*** Material for the task ***
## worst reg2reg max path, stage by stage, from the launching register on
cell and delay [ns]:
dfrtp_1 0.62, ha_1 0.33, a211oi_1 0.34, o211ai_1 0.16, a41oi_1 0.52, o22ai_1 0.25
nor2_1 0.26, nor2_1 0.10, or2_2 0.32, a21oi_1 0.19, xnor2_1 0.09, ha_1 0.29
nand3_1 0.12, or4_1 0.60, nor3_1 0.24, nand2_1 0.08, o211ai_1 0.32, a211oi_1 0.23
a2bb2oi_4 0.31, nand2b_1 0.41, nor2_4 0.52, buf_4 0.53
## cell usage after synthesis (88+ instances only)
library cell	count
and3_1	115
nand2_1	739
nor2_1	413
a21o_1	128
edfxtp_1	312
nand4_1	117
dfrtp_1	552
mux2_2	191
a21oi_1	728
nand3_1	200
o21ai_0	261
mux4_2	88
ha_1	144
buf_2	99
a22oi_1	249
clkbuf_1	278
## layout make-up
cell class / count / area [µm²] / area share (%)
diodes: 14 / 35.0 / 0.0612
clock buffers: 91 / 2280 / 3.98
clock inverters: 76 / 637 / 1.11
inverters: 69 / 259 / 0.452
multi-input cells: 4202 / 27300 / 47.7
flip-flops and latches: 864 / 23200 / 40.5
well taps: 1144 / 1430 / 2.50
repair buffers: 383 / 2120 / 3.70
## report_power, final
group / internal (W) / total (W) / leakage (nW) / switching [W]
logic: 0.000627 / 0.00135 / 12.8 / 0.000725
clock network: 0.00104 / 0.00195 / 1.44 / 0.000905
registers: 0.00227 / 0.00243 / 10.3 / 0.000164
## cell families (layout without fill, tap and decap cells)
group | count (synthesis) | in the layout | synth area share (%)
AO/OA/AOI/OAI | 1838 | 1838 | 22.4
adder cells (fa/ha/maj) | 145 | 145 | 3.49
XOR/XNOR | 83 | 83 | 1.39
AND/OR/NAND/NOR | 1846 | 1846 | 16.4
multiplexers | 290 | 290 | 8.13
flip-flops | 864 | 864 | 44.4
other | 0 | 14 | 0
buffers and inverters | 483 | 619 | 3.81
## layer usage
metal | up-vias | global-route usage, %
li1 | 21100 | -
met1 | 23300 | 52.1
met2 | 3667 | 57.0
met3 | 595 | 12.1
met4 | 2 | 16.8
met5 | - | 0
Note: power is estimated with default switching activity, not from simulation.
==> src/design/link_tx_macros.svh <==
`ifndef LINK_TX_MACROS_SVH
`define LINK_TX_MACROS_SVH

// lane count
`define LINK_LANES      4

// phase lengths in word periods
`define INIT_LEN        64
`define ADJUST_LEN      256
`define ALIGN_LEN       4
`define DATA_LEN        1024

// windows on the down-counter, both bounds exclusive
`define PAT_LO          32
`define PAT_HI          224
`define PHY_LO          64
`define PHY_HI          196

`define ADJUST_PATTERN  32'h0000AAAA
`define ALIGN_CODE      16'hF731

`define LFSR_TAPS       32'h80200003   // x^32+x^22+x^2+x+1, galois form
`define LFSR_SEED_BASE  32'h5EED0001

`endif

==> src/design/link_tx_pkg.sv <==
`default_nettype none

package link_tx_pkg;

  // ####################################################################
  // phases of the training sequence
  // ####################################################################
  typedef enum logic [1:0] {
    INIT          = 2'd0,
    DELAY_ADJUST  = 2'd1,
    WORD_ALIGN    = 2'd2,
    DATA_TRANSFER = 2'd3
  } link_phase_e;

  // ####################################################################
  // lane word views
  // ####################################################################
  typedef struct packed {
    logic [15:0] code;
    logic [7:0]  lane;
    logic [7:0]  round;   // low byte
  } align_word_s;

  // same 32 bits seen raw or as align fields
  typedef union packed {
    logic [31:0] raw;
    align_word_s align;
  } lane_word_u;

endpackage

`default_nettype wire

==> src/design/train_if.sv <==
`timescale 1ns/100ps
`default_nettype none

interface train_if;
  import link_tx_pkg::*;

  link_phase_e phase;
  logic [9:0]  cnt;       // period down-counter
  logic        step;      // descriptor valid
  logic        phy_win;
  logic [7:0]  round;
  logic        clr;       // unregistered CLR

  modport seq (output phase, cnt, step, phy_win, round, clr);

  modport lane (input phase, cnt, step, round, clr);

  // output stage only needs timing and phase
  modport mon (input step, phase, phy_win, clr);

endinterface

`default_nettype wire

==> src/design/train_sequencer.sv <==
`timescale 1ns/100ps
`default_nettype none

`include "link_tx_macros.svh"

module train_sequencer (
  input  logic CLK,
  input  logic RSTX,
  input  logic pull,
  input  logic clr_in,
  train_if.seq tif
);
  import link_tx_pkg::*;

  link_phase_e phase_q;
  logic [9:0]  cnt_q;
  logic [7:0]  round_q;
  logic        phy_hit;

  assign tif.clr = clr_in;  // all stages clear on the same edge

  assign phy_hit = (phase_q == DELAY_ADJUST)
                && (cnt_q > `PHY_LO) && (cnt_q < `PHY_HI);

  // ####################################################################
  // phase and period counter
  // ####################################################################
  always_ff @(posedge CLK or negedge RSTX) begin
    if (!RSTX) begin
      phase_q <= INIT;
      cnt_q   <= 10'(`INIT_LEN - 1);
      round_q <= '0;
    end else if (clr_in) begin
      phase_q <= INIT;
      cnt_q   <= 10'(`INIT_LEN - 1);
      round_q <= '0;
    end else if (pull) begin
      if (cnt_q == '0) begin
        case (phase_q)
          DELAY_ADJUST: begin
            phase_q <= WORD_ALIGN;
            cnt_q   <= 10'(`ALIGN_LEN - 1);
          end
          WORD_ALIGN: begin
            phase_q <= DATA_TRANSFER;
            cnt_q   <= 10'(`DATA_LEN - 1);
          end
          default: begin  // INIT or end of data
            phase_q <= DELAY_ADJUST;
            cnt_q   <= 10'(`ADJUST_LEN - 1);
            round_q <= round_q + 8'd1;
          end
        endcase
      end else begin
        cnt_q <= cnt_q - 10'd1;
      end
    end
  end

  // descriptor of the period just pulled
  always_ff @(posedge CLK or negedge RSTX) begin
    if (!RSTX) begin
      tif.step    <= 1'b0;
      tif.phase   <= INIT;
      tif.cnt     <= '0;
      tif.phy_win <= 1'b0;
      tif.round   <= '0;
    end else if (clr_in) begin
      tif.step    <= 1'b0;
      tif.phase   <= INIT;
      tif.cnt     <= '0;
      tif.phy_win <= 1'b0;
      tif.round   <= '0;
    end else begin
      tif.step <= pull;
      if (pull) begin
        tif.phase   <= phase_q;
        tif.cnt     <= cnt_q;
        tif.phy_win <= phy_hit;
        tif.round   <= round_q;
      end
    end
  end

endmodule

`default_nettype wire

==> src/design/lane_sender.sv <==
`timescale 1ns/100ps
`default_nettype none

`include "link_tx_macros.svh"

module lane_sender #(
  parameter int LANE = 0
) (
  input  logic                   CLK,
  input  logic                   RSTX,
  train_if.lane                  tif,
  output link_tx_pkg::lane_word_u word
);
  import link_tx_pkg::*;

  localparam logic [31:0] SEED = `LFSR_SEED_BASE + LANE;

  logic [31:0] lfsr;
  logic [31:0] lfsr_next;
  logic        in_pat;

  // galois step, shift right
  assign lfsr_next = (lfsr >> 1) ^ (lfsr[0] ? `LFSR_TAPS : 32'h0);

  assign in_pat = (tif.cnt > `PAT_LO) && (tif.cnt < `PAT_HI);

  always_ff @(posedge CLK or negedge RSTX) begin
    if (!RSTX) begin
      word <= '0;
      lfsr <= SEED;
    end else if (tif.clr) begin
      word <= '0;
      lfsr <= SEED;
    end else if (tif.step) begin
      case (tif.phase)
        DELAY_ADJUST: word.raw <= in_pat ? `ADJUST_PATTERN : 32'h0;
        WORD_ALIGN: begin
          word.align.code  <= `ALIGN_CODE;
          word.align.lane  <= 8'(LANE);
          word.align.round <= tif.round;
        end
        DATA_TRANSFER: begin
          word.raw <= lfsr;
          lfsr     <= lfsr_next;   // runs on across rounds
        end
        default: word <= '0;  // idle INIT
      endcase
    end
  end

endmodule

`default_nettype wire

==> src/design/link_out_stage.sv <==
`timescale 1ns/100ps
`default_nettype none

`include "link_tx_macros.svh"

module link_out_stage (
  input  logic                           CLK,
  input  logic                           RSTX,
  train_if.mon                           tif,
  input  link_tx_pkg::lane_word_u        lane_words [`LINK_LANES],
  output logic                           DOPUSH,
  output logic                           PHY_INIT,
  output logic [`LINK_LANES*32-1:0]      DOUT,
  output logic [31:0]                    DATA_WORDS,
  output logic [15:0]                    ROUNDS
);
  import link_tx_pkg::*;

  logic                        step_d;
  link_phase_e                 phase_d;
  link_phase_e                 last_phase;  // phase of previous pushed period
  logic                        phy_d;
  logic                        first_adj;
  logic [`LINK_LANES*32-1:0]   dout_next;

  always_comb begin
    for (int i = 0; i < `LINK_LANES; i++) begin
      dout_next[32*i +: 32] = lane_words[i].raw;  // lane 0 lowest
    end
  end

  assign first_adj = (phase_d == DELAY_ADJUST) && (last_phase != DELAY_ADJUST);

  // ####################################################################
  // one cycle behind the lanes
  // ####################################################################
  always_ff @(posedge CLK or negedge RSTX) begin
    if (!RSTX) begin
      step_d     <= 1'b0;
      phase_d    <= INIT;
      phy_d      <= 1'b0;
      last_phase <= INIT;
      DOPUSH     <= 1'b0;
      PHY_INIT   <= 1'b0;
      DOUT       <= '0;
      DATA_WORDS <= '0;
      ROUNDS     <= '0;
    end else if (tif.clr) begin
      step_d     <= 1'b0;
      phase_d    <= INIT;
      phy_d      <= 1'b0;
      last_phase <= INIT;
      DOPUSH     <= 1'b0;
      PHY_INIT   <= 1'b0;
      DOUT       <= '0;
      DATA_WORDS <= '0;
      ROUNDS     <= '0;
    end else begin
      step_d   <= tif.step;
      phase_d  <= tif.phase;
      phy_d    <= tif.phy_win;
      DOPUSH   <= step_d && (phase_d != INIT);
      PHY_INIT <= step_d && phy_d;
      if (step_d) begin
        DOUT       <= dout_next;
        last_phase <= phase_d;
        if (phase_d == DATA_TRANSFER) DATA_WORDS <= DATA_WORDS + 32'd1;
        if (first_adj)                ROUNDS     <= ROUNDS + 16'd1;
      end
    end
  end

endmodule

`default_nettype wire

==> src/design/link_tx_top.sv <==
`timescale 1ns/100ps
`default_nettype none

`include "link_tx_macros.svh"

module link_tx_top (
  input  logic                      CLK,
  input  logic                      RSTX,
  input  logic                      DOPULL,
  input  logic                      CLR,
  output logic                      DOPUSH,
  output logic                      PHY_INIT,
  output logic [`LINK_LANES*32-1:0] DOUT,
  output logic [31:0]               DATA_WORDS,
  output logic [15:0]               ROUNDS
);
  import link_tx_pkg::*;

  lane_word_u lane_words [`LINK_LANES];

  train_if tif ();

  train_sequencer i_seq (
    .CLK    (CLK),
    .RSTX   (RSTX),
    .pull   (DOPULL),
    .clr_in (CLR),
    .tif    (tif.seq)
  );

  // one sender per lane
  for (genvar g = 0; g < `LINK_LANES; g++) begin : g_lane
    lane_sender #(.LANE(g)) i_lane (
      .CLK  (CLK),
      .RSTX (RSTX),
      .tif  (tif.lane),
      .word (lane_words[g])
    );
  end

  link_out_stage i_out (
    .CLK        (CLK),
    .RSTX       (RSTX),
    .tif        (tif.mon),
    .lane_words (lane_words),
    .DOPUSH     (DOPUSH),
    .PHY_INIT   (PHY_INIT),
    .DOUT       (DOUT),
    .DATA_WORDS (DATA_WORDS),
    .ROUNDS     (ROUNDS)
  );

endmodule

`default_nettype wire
***
What is being asked – Restate word for word the lines of the data above, starting at the line containing "inverters: 69 / 259 / 0.452" and ending at the line containing "logic: 0.000627 / 0.00135 / 12.8 / 0.000725", both included, and nothing more.

Final answer –
inverters: 69 / 259 / 0.452
multi-input cells: 4202 / 27300 / 47.7
flip-flops and latches: 864 / 23200 / 40.5
well taps: 1144 / 1430 / 2.50
repair buffers: 383 / 2120 / 3.70
## report_power, final
group / internal (W) / total (W) / leakage (nW) / switching [W]
logic: 0.000627 / 0.00135 / 12.8 / 0.000725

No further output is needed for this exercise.